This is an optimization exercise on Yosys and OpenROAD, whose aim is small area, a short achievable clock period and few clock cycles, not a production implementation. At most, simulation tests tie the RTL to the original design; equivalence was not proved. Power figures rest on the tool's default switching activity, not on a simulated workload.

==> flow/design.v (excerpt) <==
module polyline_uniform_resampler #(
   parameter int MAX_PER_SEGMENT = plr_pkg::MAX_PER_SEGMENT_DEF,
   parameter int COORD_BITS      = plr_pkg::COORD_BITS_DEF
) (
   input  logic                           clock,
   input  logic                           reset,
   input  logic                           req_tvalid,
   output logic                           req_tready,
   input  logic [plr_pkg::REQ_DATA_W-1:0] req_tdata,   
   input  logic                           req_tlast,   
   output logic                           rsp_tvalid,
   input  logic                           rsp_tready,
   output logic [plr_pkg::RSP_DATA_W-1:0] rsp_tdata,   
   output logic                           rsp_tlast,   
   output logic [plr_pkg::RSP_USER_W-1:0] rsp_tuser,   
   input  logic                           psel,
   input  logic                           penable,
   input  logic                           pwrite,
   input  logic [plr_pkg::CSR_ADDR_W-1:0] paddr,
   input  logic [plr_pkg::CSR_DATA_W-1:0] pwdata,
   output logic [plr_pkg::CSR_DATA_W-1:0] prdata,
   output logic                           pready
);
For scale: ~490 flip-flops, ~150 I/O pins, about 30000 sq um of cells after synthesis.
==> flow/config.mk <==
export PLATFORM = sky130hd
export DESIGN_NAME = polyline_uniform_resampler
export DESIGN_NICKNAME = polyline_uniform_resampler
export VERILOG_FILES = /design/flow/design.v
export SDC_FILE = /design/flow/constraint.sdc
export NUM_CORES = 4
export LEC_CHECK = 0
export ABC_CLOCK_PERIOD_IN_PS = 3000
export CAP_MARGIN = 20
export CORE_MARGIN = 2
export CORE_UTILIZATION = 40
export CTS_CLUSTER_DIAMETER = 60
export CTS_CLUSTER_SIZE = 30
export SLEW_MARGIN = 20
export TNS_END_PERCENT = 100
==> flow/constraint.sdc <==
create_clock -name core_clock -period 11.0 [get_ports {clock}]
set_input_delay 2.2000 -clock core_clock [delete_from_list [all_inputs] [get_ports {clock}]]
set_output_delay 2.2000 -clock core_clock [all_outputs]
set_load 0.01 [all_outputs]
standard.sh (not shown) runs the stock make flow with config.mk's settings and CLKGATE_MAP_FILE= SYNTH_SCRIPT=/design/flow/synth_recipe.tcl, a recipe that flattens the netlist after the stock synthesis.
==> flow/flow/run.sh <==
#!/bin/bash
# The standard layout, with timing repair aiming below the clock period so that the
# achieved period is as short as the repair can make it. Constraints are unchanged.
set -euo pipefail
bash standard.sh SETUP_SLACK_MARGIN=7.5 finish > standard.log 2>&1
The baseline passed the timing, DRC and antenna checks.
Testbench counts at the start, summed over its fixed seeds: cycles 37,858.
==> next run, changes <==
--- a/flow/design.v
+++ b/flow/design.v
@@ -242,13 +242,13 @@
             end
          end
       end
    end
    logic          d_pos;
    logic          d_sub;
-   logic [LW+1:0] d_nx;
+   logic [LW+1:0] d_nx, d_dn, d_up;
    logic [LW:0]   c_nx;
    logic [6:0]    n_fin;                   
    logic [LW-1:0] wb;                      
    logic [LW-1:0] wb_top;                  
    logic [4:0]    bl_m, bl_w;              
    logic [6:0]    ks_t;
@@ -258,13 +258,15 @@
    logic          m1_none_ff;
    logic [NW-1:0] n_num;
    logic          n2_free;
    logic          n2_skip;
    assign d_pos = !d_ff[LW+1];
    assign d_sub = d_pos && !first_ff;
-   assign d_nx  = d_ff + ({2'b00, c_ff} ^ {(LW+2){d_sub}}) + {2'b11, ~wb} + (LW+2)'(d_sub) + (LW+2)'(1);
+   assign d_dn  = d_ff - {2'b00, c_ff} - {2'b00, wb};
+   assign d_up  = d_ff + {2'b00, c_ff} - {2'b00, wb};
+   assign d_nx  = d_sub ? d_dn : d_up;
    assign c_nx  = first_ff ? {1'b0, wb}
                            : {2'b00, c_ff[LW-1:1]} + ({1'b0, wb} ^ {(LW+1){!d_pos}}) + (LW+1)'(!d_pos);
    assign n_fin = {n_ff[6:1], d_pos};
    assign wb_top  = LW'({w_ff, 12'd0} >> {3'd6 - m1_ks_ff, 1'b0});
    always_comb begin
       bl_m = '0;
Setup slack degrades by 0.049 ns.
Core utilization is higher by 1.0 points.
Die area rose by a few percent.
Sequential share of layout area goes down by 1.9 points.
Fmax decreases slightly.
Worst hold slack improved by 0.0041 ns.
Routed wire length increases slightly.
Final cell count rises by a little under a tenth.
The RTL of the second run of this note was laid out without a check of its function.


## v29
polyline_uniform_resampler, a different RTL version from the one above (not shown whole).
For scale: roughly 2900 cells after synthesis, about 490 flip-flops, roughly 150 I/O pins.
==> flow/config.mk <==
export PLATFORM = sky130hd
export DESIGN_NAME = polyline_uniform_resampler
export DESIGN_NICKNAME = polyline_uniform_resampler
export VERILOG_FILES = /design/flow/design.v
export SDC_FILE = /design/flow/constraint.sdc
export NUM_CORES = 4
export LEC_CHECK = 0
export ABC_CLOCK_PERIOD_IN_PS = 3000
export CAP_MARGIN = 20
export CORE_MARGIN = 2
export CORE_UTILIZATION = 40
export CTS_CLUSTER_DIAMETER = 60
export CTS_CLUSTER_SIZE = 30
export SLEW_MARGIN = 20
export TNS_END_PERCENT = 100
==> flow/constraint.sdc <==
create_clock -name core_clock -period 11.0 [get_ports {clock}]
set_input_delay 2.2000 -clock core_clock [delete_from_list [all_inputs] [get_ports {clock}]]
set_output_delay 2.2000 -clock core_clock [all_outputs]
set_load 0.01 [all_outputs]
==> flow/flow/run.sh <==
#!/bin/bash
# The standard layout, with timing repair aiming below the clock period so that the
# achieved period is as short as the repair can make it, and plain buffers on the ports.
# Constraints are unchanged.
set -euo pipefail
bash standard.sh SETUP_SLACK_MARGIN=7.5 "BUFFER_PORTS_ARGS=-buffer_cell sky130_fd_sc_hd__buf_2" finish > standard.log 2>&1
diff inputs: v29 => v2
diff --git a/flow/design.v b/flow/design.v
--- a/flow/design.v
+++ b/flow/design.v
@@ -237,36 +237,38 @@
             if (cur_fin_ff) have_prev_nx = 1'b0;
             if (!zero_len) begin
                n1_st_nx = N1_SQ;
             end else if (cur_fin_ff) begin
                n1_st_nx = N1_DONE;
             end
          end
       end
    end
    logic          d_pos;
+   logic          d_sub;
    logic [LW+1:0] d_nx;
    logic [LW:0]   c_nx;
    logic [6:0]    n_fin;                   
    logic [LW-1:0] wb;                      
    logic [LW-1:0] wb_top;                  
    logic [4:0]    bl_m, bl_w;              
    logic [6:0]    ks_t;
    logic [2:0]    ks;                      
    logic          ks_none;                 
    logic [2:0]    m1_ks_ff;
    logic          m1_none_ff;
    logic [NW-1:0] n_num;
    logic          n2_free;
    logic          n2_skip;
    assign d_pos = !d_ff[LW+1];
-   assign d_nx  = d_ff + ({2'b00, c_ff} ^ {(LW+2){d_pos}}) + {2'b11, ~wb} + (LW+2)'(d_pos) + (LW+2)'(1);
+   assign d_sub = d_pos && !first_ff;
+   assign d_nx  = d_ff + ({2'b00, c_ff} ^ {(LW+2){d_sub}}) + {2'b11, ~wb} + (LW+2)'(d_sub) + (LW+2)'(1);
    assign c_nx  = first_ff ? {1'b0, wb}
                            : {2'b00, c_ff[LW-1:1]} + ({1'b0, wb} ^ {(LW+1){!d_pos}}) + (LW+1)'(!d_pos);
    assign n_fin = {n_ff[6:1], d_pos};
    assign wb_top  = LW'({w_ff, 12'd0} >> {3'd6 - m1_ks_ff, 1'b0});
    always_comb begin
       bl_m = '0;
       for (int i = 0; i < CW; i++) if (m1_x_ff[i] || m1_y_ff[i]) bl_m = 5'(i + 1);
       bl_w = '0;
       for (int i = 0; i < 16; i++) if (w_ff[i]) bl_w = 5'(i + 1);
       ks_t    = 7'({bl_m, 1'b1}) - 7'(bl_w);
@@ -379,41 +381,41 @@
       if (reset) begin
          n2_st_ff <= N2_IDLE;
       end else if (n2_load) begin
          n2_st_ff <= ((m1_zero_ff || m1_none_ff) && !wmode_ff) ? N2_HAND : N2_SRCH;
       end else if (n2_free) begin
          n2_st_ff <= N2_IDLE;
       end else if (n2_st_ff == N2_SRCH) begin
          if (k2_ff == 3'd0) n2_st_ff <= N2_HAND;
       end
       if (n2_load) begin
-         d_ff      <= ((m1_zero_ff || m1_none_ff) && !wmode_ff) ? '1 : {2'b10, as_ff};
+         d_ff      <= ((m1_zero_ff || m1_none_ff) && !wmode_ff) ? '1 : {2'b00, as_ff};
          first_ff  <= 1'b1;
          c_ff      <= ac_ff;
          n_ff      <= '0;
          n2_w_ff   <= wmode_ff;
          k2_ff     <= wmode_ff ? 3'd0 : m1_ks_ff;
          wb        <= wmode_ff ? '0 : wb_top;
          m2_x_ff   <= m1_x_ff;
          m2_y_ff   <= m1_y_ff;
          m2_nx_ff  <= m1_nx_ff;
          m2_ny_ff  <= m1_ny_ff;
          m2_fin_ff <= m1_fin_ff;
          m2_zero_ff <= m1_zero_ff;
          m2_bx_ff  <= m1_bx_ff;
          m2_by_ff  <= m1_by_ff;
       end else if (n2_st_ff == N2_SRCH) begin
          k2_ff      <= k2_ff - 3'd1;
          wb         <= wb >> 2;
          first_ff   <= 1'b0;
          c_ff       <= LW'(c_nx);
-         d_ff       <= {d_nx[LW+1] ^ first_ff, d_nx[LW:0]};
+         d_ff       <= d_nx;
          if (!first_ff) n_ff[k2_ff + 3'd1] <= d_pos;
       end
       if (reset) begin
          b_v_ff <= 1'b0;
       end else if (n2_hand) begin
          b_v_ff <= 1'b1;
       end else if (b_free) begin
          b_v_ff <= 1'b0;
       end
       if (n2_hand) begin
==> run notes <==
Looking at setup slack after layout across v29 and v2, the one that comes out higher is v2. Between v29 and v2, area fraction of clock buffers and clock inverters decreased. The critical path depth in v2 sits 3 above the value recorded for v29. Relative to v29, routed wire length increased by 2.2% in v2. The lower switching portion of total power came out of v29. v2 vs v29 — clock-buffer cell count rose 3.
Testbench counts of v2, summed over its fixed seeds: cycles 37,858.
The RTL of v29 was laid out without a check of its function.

===============

__TASK DETAILS__
If a line in the records above contains the word "flops", copy it.

__ANSWER TO THE EXERCISE__
For scale: ~490 flip-flops, ~150 I/O pins, about 30000 sq um of cells after synthesis.
For scale: roughly 2900 cells after synthesis, about 490 flip-flops, roughly 150 I/O pins.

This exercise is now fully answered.